=== Begin Enclosure ===
`config.mk`:
```
export PLATFORM = sky130hd
export DESIGN_NAME = disk_pio_decoder
export DESIGN_NICKNAME = d
export VERILOG_FILES = /design/src/rtl/dcd_pkg.sv /design/src/rtl/dcd_window.sv /design/src/rtl/dcd_prio.sv /design/src/rtl/dcd_devsel.sv /design/src/rtl/disk_pio_decoder.sv
export SDC_FILE = /design/constraint.sdc
export NUM_CORES = 1
export LEC_CHECK = 0
export BUFFER_PORTS_ARGS = -buffer_cell sky130_fd_sc_hd__buf_2
export CAP_MARGIN = 40
export CORE_UTILIZATION = 32
export CTS_BUF_LIST = sky130_fd_sc_hd__clkbuf_8
export CTS_CLUSTER_DIAMETER = 30
export DETAILED_ROUTE_END_ITERATION = 10
export HOLD_SLACK_MARGIN = 0.1
export PLACE_DENSITY = 0.5
export REMOVE_ABC_BUFFERS = 1
export SLEW_MARGIN = 5
export SYNTH_ARGS = -nofsm -noshare
export SYNTH_HDL_FRONTEND = slang
export SYNTH_SLANG_ARGS = --single-unit
```
`constraint.sdc`:
```
create_clock -name clk -period 4.6 [get_ports clk]
set_input_delay 0.92 -clock clk [delete_from_list [all_inputs] [get_ports clk]]
set_output_delay 0.92 -clock clk [all_outputs]
set_load 0.02 [all_outputs]
```
$ cat config.mk
export PLATFORM = sky130hd
export DESIGN_NAME = r2_compel_seq
export DESIGN_NICKNAME = d
export VERILOG_FILES = /design/src/rtl/r2_seq_pkg.sv /design/src/rtl/r2_seq_link_track.sv /design/src/rtl/r2_seq_pend_slot.sv /design/src/rtl/r2_seq_tx_gate.sv /design/src/rtl/r2_compel_seq.sv
export SDC_FILE = /design/constraint.sdc
export NUM_CORES = 1
export LEC_CHECK = 0
export ABC_AREA = 0
export CELL_PAD_IN_SITES_DETAIL_PLACEMENT = 1
export CELL_PAD_IN_SITES_GLOBAL_PLACEMENT = 2
export CORE_MARGIN = 8
export CORE_UTILIZATION = 25
export CTS_CLUSTER_SIZE = 28
export DETAILED_ROUTE_END_ITERATION = 6
export PLACE_DENSITY = 0.72
export SYNTH_ARGS = -nofsm -noshare
export SYNTH_HDL_FRONTEND = slang
export SYNTH_SLANG_ARGS = --single-unit
$ cat constraint.sdc
create_clock -name clk -period 2.1 [get_ports clk]
set_input_delay 0.42 -clock clk [delete_from_list [all_inputs] [get_ports clk]]
set_output_delay 0.42 -clock clk [all_outputs]
set_load 0.005 [all_outputs]
## src/rtl/twi_pkg.sv

```systemverilog
package twi_pkg;

    localparam int DIV_W = 12;

    localparam logic [2:0] REG_OWN  = 3'd0;
    localparam logic [2:0] REG_DATA = 3'd1;
    localparam logic [2:0] REG_CTRL = 3'd2;
    localparam logic [2:0] REG_STAT = 3'd3;
    localparam logic [2:0] REG_BAUD = 3'd4;
    localparam logic [2:0] REG_SRST = 3'd5;

    localparam int CB_ACK   = 2;
    localparam int CB_FLAG  = 3;
    localparam int CB_STOP  = 4;
    localparam int CB_START = 5;
    localparam int CB_EN    = 6;
    localparam int CB_IEN   = 7;

    localparam logic [7:0] ST_START  = 8'h08;
    localparam logic [7:0] ST_RSTART = 8'h10;
    localparam logic [7:0] ST_AW_ACK = 8'h18;
    localparam logic [7:0] ST_AW_NAK = 8'h20;
    localparam logic [7:0] ST_DW_ACK = 8'h28;
    localparam logic [7:0] ST_DW_NAK = 8'h30;
    localparam logic [7:0] ST_AR_ACK = 8'h40;
    localparam logic [7:0] ST_AR_NAK = 8'h48;
    localparam logic [7:0] ST_DR_ACK = 8'h50;
    localparam logic [7:0] ST_DR_NAK = 8'h58;
    localparam logic [7:0] ST_IDLE   = 8'hF8;

    typedef enum logic [1:0] {OP_START, OP_STOP, OP_TX, OP_RX} twi_op_e;

    typedef struct packed {
        twi_op_e    op;
        logic [7:0] tx;
        logic       ack_en;
    } twi_cmd_t;

    // Clocks per quarter bit minus one: (m+1) << n, less one.
    function automatic logic [DIV_W-1:0] quarter_load(input logic [6:0] baud);
        logic [DIV_W-1:0] span;
        span = ({{(DIV_W-4){1'b0}}, baud[6:3]} + 1'b1) << baud[2:0];
        return span - 1'b1;
    endfunction

    function automatic logic [7:0] done_code(input twi_op_e op, input logic in_txn,
                                             input logic addr_ph, input logic rd_bit,
                                             input logic acked, input logic ack_en);
        logic [7:0] c;
        case (op)
            OP_START: c = in_txn ? ST_RSTART : ST_START;
            OP_TX: begin
                if (addr_ph && rd_bit)  c = acked ? ST_AR_ACK : ST_AR_NAK;
                else if (addr_ph)       c = acked ? ST_AW_ACK : ST_AW_NAK;
                else                    c = acked ? ST_DW_ACK : ST_DW_NAK;
            end
            OP_RX:   c = ack_en ? ST_DR_ACK : ST_DR_NAK;
            default: c = ST_IDLE;
        endcase
        return c;
    endfunction

endpackage

```

## src/rtl/twi_qtick.sv

```systemverilog
module twi_qtick #(
    parameter int DIV_W = 12
) (
    input  logic             clk,
    input  logic             rst,
    input  logic             run,
    input  logic [DIV_W-1:0] load,
    output logic             tick
);
    logic [DIV_W-1:0] cnt_q;

    assign tick = run && (cnt_q == '0);

    always_ff @(posedge clk) begin
        if (rst || !run)          cnt_q <= load;
        else if (cnt_q == '0)     cnt_q <= load;
        else                      cnt_q <= cnt_q - 1'b1;
    end
endmodule

```

## src/rtl/twi_bitseq.sv

```systemverilog
module twi_bitseq
    import twi_pkg::*;
(
    input  logic       clk,
    input  logic       rst,
    input  logic       clr,
    input  logic       launch,
    input  twi_cmd_t   cmd,
    input  logic       tick,
    input  logic       sda_in,
    output logic       busy,
    output logic       done,
    output logic       acked,
    output logic [7:0] rx_byte,
    output logic       scl_oe,
    output logic       sda_oe
);
    twi_op_e    op_q;
    logic       ack_en_q;
    logic [1:0] phase_q;
    logic [3:0] bit_q;
    logic [7:0] sh_q;
    logic       hold_scl_q, hold_sda_q;

    localparam logic [3:0] ACK_SLOT = 4'd8;

    logic byte_op, last_bit;
    assign byte_op  = (op_q == OP_TX) || (op_q == OP_RX);
    assign last_bit = !byte_op || (bit_q == ACK_SLOT);
    assign done     = busy && tick && (phase_q == 2'd3) && last_bit;
    assign rx_byte  = sh_q;

    // Line drive per operation and quarter.
    always_comb begin
        if (!busy) begin
            scl_oe = hold_scl_q;
            sda_oe = hold_sda_q;
        end else begin
            case (op_q)
                OP_START: begin
                    scl_oe = (phase_q == 2'd0);
                    sda_oe = (phase_q >= 2'd2);
                end
                OP_STOP: begin
                    scl_oe = (phase_q == 2'd0);
                    sda_oe = (phase_q < 2'd2);
                end
                OP_TX: begin
                    scl_oe = (phase_q < 2'd2);
                    sda_oe = (bit_q == ACK_SLOT) ? 1'b0 : !sh_q[7];
                end
                default: begin
                    scl_oe = (phase_q < 2'd2);
                    sda_oe = (bit_q == ACK_SLOT) ? ack_en_q : 1'b0;
                end
            endcase
        end
    end

    always_ff @(posedge clk) begin
        if (rst || clr) begin
            busy       <= 1'b0;
            op_q       <= OP_STOP;
            ack_en_q   <= 1'b0;
            phase_q    <= 2'd0;
            bit_q      <= 4'd0;
            sh_q       <= 8'h00;
            acked      <= 1'b0;
            hold_scl_q <= 1'b0;
            hold_sda_q <= 1'b0;
        end else if (launch && !busy) begin
            busy     <= 1'b1;
            op_q     <= cmd.op;
            ack_en_q <= cmd.ack_en;
            sh_q     <= cmd.tx;
            phase_q  <= 2'd0;
            bit_q    <= 4'd0;
        end else if (busy && tick) begin
            phase_q <= phase_q + 2'd1;
            if (phase_q == 2'd2 && byte_op) begin
                if (bit_q == ACK_SLOT)   acked <= !sda_in;
                else if (op_q == OP_RX)  sh_q  <= {sh_q[6:0], sda_in};
            end
            if (phase_q == 2'd3) begin
                if (last_bit) begin
                    busy       <= 1'b0;
                    hold_scl_q <= (op_q != OP_STOP);
                    hold_sda_q <= sda_oe;
                end else begin
                    bit_q <= bit_q + 4'd1;
                    if (op_q == OP_TX) sh_q <= {sh_q[6:0], 1'b0};
                end
            end
        end
    end
endmodule

```

## src/rtl/twi_master.sv

```systemverilog
module twi_master
    import twi_pkg::*;
#(
    parameter bit         FLAG_W1C = 1'b1,
    parameter logic [7:0] BAUD_RST = 8'h44
) (
    input  logic       clk,
    input  logic       rst,
    input  logic       reg_wr,
    input  logic [2:0] reg_addr,
    input  logic [7:0] reg_wdata,
    output logic [7:0] reg_rdata,
    output logic       irq,
    output logic       scl_oe,
    output logic       sda_oe,
    input  logic       sda_in
);
    logic [7:0] own_q, data_q, baud_q, status_q;
    logic       flag_q, ack_q, en_q, ien_q;
    logic       in_txn_q, addr_ph_q;
    twi_op_e    cur_op_q;
    logic       cur_ack_q, cur_rd_q;

    logic       seq_busy, seq_done, seq_acked, qtick;
    logic [7:0] rx_byte;
    twi_cmd_t   cmd;

    logic srst, wr_ctrl, clears, flag_clear_ev, idle_start, launch;

    assign srst          = reg_wr && (reg_addr == REG_SRST);
    assign wr_ctrl       = reg_wr && (reg_addr == REG_CTRL);
    assign clears        = FLAG_W1C ? reg_wdata[CB_FLAG] : !reg_wdata[CB_FLAG];
    assign flag_clear_ev = wr_ctrl && flag_q && clears;
    assign idle_start    = wr_ctrl && !flag_q && (status_q == ST_IDLE) && reg_wdata[CB_START];
    assign launch        = reg_wdata[CB_EN] && (flag_clear_ev || idle_start) && !seq_busy;

    always_comb begin
        cmd.tx     = data_q;
        cmd.ack_en = reg_wdata[CB_ACK];
        if (reg_wdata[CB_START])                                 cmd.op = OP_START;
        else if (reg_wdata[CB_STOP])                             cmd.op = OP_STOP;
        else if (status_q == ST_AR_ACK || status_q == ST_DR_ACK) cmd.op = OP_RX;
        else                                                     cmd.op = OP_TX;
    end

    twi_qtick #(.DIV_W(DIV_W)) u_tick (
        .clk  (clk),
        .rst  (rst || srst),
        .run  (seq_busy),
        .load (quarter_load(baud_q[6:0])),
        .tick (qtick)
    );

    twi_bitseq u_seq (
        .clk     (clk),
        .rst     (rst),
        .clr     (srst),
        .launch  (launch),
        .cmd     (cmd),
        .tick    (qtick),
        .sda_in  (sda_in),
        .busy    (seq_busy),
        .done    (seq_done),
        .acked   (seq_acked),
        .rx_byte (rx_byte),
        .scl_oe  (scl_oe),
        .sda_oe  (sda_oe)
    );

    always_ff @(posedge clk) begin
        if (rst || srst) begin
            own_q     <= 8'h00;
            data_q    <= 8'h00;
            baud_q    <= BAUD_RST;
            status_q  <= ST_IDLE;
            flag_q    <= 1'b0;
            ack_q     <= 1'b0;
            en_q      <= 1'b0;
            ien_q     <= 1'b0;
            in_txn_q  <= 1'b0;
            addr_ph_q <= 1'b0;
            cur_op_q  <= OP_STOP;
            cur_ack_q <= 1'b0;
            cur_rd_q  <= 1'b0;
        end else begin
            if (reg_wr) begin
                case (reg_addr)
                    REG_OWN:  own_q  <= reg_wdata;
                    REG_DATA: data_q <= reg_wdata;
                    REG_BAUD: baud_q <= reg_wdata;
                    REG_CTRL: begin
                        ack_q <= reg_wdata[CB_ACK];
                        en_q  <= reg_wdata[CB_EN];
                        ien_q <= reg_wdata[CB_IEN];
                    end
                    default: ;
                endcase
            end
            if (flag_clear_ev) flag_q <= 1'b0;
            if (launch) begin
                cur_op_q  <= cmd.op;
                cur_ack_q <= cmd.ack_en;
                cur_rd_q  <= data_q[0];
            end
            if (seq_done) begin
                status_q <= done_code(cur_op_q, in_txn_q, addr_ph_q, cur_rd_q,
                                      seq_acked, cur_ack_q);
                flag_q   <= (cur_op_q != OP_STOP);
                case (cur_op_q)
                    OP_START: begin in_txn_q <= 1'b1; addr_ph_q <= 1'b1; end
                    OP_TX:    addr_ph_q <= 1'b0;
                    OP_RX:    data_q <= rx_byte;
                    default:  begin in_txn_q <= 1'b0; addr_ph_q <= 1'b0; end
                endcase
            end
        end
    end

    assign irq = flag_q && ien_q;

    always_comb begin
        case (reg_addr)
            REG_OWN:  reg_rdata = own_q;
            REG_DATA: reg_rdata = data_q;
            REG_CTRL: reg_rdata = {ien_q, en_q, 2'b00, flag_q, ack_q, 2'b00};
            REG_STAT: reg_rdata = status_q;
            REG_BAUD: reg_rdata = baud_q;
            default:  reg_rdata = 8'h00;
        endcase
    end
endmodule

```
File: src/rtl/gpio_bank_regs.sv
module gpio_bank_regs #(
  parameter int NUM_BANKS = 20,
  parameter int ADDR_W    = 12,
  parameter int HOLE_LO   = 'h90,
  parameter int HOLE_HI   = 'h9F
) (
  input  logic                   clk,
  input  logic                   rst_n,
  input  logic                   bus_sel,
  input  logic                   bus_wr,
  input  logic [ADDR_W-1:0]      bus_addr,
  input  logic [31:0]            bus_wdata,
  input  logic [7:0]             bus_wmask,
  output logic [31:0]            bus_rdata,
  input  logic [NUM_BANKS*8-1:0] pad_in,
  output logic [NUM_BANKS*8-1:0] pad_out,
  output logic [NUM_BANKS*8-1:0] pad_oe
);
  localparam int LINES     = 8;
  localparam int NL        = NUM_BANKS * LINES;
  localparam int HOLE_SPAN = HOLE_HI - HOLE_LO + 1;
  localparam int LAST_RAW  = NUM_BANKS * 8;
  localparam int LAST_BASE = (LAST_RAW >= HOLE_LO) ? LAST_RAW + HOLE_SPAN : LAST_RAW;
  localparam int LAST_ADDR = LAST_BASE + 4;

  logic [NUM_BANKS-1:0]       hit_val, hit_mode;
  logic [NUM_BANKS*LINES-1:0] rd_flat;
  logic                       wr_en, rd_en;
  logic [7:0]                 rd_byte;

  assign wr_en = bus_sel &  bus_wr;
  assign rd_en = bus_sel & ~bus_wr;

  for (genvar b = 0; b < NUM_BANKS; b++) begin : g_bank
    localparam int RAW  = (b + 1) * 8;
    localparam int BASE = (RAW >= HOLE_LO) ? RAW + HOLE_SPAN : RAW;
    localparam logic [ADDR_W-1:0] A_VAL  = ADDR_W'(BASE);
    localparam logic [ADDR_W-1:0] A_MODE = ADDR_W'(BASE + 4);

    logic [7:0] val_q, mode_q, in_b;

    assign hit_val[b]  = (bus_addr == A_VAL);
    assign hit_mode[b] = (bus_addr == A_MODE);
    assign in_b        = pad_in[b*LINES +: LINES];

    always_ff @(posedge clk or negedge rst_n) begin
      if (!rst_n) begin
        val_q  <= '0;
        mode_q <= '1;
      end else if (wr_en) begin
        if (hit_val[b])  val_q  <= (val_q  & ~bus_wmask) | (bus_wdata[7:0] & bus_wmask);
        if (hit_mode[b]) mode_q <= (mode_q & ~bus_wmask) | (bus_wdata[7:0] & bus_wmask);
      end
    end

    assign pad_out[b*LINES +: LINES] = val_q;
    assign pad_oe[b*LINES +: LINES]  = ~mode_q;
    assign rd_flat[b*LINES +: LINES] =
        hit_val[b]  ? ((in_b & mode_q) | (val_q & ~mode_q)) :
        hit_mode[b] ? mode_q : 8'h00;
  end

  always_comb begin
    rd_byte = '0;
    for (int b = 0; b < NUM_BANKS; b++) rd_byte |= rd_flat[b*LINES +: LINES];
  end

  assign bus_rdata = rd_en ? {24'h0, rd_byte} : 32'h0;

  logic rst_d;
  always_ff @(posedge clk or negedge rst_n)
    if (!rst_n) rst_d <= 1'b1;
    else        rst_d <= 1'b0;

  logic in_hole, past_end;
  assign in_hole  = (int'(bus_addr) >= HOLE_LO) && (int'(bus_addr) <= HOLE_HI);
  assign past_end = int'(bus_addr) > LAST_ADDR;

  AST_RESET_STATE: assert property (@(posedge clk) disable iff (!rst_n)
    rst_d |-> (pad_oe == '0 && pad_out == '0));
  AST_ONE_DECODE: assert property (@(posedge clk) disable iff (!rst_n)
    $onehot0({hit_val, hit_mode}));
  AST_HOLE_READ_ZERO: assert property (@(posedge clk) disable iff (!rst_n)
    (rd_en && in_hole) |-> bus_rdata == 32'h0);
  AST_HOLE_WRITE_IGNORED: assert property (@(posedge clk) disable iff (!rst_n)
    (wr_en && in_hole) |=> ($stable(pad_out) && $stable(pad_oe)));
  AST_PAST_END_ZERO: assert property (@(posedge clk) disable iff (!rst_n)
    (rd_en && past_end) |-> bus_rdata == 32'h0);
  AST_IDLE_STABLE: assert property (@(posedge clk) disable iff (!rst_n)
    !wr_en |=> ($stable(pad_out) && $stable(pad_oe)));
  AST_ZERO_MASK: assert property (@(posedge clk) disable iff (!rst_n)
    (wr_en && bus_wmask == 8'h00) |=> ($stable(pad_out) && $stable(pad_oe)));
  AST_IDLE_RDATA: assert property (@(posedge clk) disable iff (!rst_n)
    !rd_en |-> bus_rdata == 32'h0);
  AST_UPPER_ZERO: assert property (@(posedge clk) disable iff (!rst_n)
    bus_rdata[31:8] == 24'h0);
endmodule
=== End Enclosure ===
Problem statement: Find all the lines containing "period" in the material, then copy them.

Answer section:
create_clock -name clk -period 4.6 [get_ports clk]
create_clock -name clk -period 2.1 [get_ports clk]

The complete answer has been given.